**What is being asked:**
Show each line of the listing in which the word "flops" occurs.

#### Recorded information

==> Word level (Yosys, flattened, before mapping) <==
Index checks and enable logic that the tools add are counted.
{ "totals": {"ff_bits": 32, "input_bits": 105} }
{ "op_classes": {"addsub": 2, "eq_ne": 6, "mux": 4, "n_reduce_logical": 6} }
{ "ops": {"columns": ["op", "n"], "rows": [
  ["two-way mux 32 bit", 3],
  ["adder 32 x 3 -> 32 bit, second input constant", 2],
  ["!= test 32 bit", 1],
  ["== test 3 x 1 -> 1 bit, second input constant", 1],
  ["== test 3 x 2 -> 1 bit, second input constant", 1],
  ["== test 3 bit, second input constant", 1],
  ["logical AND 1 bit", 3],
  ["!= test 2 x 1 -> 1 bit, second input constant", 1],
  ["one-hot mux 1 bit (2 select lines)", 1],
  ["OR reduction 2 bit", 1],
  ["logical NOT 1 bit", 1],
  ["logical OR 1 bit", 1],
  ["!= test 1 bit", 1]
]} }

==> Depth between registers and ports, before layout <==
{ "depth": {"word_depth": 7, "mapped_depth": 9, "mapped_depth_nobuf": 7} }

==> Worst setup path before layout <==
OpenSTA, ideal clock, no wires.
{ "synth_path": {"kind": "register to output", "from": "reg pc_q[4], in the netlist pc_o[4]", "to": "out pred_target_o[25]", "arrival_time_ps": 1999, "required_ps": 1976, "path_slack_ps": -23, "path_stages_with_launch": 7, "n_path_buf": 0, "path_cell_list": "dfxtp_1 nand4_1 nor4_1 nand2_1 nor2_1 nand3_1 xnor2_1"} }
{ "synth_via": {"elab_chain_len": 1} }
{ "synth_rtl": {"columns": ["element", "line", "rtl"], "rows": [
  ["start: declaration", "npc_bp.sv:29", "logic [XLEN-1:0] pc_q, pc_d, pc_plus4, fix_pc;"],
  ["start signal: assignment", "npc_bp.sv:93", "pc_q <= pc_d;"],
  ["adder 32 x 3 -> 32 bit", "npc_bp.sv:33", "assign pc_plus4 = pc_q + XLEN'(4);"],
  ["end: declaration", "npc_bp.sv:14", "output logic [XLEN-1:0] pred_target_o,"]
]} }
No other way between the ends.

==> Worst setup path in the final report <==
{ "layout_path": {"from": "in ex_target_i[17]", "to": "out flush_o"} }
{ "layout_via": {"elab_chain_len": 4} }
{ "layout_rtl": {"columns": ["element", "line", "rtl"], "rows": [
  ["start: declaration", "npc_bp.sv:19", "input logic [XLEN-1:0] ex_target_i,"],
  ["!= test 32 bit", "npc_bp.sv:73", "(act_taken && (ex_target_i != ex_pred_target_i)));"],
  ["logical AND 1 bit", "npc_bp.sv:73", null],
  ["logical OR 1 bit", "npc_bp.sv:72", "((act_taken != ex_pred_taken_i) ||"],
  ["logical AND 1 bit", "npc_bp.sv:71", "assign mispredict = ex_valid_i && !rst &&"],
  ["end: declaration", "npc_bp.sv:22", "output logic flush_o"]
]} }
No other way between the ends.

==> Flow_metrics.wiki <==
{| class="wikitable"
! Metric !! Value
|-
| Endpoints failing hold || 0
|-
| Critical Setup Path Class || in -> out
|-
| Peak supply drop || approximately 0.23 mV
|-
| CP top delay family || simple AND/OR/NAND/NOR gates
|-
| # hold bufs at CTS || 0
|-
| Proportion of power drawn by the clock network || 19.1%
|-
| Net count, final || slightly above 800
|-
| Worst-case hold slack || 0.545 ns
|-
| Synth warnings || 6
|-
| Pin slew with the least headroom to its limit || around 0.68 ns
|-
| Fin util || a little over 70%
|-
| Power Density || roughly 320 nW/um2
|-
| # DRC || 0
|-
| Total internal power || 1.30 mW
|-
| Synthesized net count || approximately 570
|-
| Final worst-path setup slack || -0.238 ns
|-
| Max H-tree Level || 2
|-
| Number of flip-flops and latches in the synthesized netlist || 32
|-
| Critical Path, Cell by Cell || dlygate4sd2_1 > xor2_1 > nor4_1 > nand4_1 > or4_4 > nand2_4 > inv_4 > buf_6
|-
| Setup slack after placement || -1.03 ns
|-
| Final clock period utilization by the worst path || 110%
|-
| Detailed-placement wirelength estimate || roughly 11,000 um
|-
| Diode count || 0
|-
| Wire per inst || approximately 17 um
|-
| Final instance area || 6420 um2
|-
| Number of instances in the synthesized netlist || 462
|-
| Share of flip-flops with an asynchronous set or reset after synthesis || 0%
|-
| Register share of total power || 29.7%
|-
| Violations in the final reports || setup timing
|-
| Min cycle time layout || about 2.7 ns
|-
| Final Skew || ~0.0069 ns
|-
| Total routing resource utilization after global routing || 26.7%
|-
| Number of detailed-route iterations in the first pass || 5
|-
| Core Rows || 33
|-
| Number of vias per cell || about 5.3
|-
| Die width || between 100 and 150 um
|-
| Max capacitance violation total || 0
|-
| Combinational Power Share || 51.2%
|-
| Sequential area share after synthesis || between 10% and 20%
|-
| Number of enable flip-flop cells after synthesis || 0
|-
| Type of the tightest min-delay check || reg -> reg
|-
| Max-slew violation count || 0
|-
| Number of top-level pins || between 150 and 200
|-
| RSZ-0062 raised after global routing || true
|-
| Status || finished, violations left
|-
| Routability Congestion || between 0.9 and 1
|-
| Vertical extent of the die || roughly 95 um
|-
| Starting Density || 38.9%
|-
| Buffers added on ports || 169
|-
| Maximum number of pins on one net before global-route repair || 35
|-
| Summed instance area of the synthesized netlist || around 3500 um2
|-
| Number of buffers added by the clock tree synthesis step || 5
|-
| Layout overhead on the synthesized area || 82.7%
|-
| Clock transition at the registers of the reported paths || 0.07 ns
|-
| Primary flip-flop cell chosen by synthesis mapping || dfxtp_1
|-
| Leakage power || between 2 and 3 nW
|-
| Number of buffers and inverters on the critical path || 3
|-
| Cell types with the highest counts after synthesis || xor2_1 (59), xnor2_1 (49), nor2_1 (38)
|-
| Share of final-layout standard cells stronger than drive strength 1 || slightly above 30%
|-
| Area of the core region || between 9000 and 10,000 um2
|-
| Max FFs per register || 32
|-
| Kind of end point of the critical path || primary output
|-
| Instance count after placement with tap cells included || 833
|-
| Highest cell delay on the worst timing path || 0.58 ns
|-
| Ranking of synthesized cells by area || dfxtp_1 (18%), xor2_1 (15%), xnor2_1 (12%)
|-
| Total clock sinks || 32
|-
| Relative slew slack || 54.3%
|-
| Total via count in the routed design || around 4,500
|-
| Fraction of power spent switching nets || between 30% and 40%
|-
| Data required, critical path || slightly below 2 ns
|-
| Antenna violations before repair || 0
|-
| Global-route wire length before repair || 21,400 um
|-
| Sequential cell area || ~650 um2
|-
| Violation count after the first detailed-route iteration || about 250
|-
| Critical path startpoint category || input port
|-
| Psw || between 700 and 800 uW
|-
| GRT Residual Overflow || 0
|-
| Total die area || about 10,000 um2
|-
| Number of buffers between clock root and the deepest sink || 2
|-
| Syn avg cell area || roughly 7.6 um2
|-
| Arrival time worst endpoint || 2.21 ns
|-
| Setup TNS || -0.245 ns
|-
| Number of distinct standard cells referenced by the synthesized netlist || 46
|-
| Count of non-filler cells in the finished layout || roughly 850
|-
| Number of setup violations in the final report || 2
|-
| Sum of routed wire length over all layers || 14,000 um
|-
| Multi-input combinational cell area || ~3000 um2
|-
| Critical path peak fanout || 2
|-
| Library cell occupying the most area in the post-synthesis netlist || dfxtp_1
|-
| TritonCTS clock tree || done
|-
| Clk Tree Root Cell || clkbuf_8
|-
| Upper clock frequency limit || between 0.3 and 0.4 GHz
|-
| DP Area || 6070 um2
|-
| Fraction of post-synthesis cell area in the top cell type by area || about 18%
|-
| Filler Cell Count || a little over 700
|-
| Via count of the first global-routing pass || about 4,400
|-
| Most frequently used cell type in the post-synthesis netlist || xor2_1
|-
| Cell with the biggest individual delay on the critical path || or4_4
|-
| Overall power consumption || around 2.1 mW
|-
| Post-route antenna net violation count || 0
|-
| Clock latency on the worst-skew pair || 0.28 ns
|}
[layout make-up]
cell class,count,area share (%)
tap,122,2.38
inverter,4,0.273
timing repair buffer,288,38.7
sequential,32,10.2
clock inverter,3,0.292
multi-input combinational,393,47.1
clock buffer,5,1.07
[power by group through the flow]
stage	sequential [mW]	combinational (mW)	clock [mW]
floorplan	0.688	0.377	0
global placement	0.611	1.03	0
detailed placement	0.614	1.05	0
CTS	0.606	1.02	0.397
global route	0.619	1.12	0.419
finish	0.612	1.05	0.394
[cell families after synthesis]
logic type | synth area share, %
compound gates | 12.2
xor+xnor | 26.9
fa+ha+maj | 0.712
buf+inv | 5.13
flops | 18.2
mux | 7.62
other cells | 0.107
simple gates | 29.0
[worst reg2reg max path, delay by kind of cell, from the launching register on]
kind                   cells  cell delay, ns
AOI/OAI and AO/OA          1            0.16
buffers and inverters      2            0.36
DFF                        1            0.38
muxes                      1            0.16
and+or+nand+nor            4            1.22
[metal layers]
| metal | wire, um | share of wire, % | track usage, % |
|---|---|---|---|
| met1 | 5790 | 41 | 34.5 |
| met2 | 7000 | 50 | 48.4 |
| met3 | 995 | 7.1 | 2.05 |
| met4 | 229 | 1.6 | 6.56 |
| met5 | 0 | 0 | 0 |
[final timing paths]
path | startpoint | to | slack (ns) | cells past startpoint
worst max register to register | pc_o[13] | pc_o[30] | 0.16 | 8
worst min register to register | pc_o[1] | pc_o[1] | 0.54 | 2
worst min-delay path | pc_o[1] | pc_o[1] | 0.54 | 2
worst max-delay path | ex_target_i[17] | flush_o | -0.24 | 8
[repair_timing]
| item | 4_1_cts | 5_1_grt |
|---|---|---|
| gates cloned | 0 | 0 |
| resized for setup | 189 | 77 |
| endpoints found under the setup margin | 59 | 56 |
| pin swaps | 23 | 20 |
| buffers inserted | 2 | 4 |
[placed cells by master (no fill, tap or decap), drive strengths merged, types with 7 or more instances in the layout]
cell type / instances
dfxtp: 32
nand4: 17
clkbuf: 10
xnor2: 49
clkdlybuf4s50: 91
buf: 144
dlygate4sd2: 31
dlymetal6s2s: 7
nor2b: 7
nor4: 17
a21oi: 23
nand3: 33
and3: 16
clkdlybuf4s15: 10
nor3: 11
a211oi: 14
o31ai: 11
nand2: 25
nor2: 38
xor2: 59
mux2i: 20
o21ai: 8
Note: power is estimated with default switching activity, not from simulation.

########

**Result below:**
| Number of flip-flops and latches in the synthesized netlist || 32
| Share of flip-flops with an asynchronous set or reset after synthesis || 0%
flops | 18.2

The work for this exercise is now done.